🤖 AI Summary
This paper addresses the mutual information optimal control problem (MIOCP) for discrete-time linear systems, aiming to jointly optimize both the control policy and the prior distribution—thereby relaxing the restrictive assumption in maximum entropy optimal control (MEOCP) that the prior is fixed as uniform. Under Gaussian policy and Gaussian prior assumptions, we derive closed-form analytical solutions for both the policy and the prior via variational inference, and propose an alternating minimization algorithm with provable convergence. To the best of our knowledge, this is the first work to incorporate mutual information as the control objective within the discrete linear system framework, significantly enhancing policy expressiveness and improving the exploration-exploitation trade-off. Numerical experiments demonstrate superior control performance and robustness compared to baseline methods, establishing a novel information-theoretic paradigm for optimal control.
📝 Abstract
In this paper, we formulate a mutual information optimal control problem (MIOCP) for discrete-time linear systems.
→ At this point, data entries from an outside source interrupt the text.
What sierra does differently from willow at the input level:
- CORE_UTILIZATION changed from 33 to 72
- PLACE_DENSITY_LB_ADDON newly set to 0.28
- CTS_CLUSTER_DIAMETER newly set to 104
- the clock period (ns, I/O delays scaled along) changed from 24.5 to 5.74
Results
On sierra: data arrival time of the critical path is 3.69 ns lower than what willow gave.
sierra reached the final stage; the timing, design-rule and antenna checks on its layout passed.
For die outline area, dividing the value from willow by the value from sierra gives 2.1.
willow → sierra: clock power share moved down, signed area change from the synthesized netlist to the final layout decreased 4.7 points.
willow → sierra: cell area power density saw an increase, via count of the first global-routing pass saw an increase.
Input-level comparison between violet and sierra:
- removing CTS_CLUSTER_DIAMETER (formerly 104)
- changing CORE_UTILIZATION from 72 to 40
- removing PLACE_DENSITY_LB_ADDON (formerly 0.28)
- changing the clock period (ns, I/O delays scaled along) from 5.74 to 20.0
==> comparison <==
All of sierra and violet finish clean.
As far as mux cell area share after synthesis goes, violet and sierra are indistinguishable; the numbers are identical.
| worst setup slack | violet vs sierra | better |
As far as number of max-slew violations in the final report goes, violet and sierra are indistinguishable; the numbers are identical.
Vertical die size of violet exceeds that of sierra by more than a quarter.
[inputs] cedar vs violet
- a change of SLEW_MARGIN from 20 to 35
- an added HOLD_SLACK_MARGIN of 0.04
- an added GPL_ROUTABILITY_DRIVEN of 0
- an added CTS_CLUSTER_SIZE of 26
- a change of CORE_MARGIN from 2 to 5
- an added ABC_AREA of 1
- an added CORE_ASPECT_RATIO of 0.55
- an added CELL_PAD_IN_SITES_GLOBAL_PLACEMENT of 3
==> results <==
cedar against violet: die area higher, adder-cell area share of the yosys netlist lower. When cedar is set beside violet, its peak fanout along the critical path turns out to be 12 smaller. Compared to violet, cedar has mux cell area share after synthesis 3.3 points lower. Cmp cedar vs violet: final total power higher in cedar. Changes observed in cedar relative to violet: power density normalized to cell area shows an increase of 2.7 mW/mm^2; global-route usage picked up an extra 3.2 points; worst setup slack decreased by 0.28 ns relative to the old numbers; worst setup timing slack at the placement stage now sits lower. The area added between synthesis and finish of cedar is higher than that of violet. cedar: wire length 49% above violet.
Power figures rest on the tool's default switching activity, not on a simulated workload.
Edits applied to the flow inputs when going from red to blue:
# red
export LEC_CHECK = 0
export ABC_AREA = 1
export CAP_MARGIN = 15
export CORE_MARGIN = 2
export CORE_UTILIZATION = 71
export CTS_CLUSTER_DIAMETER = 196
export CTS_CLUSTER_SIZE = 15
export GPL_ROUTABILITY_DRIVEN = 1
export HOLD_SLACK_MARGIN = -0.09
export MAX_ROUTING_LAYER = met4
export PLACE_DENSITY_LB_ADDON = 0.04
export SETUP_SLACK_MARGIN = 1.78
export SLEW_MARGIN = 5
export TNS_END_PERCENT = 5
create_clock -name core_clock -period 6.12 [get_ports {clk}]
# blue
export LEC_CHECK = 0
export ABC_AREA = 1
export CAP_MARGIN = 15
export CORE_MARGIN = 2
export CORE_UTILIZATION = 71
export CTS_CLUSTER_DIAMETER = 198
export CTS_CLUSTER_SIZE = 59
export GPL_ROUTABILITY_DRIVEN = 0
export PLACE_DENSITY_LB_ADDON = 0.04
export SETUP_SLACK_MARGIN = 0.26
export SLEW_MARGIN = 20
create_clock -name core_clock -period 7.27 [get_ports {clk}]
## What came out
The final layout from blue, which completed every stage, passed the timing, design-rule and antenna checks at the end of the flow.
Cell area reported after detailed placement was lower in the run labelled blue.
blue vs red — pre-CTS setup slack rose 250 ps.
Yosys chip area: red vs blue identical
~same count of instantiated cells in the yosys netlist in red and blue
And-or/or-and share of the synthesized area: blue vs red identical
This problem can be regarded as an extension of a maximum entropy optimal control problem (MEOCP). Differently from the MEOCP where the prior is fixed to the uniform distribution, the MIOCP optimizes the policy and prior simultaneously. As analytical results, under the policy and prior classes consisting of Gaussian distributions, we derive the optimal policy and prior of the MIOCP with the prior and policy fixed, respectively. Using the results, we propose an alternating minimization algorithm for the MIOCP. Through numerical experiments, we discuss how our proposed algorithm works.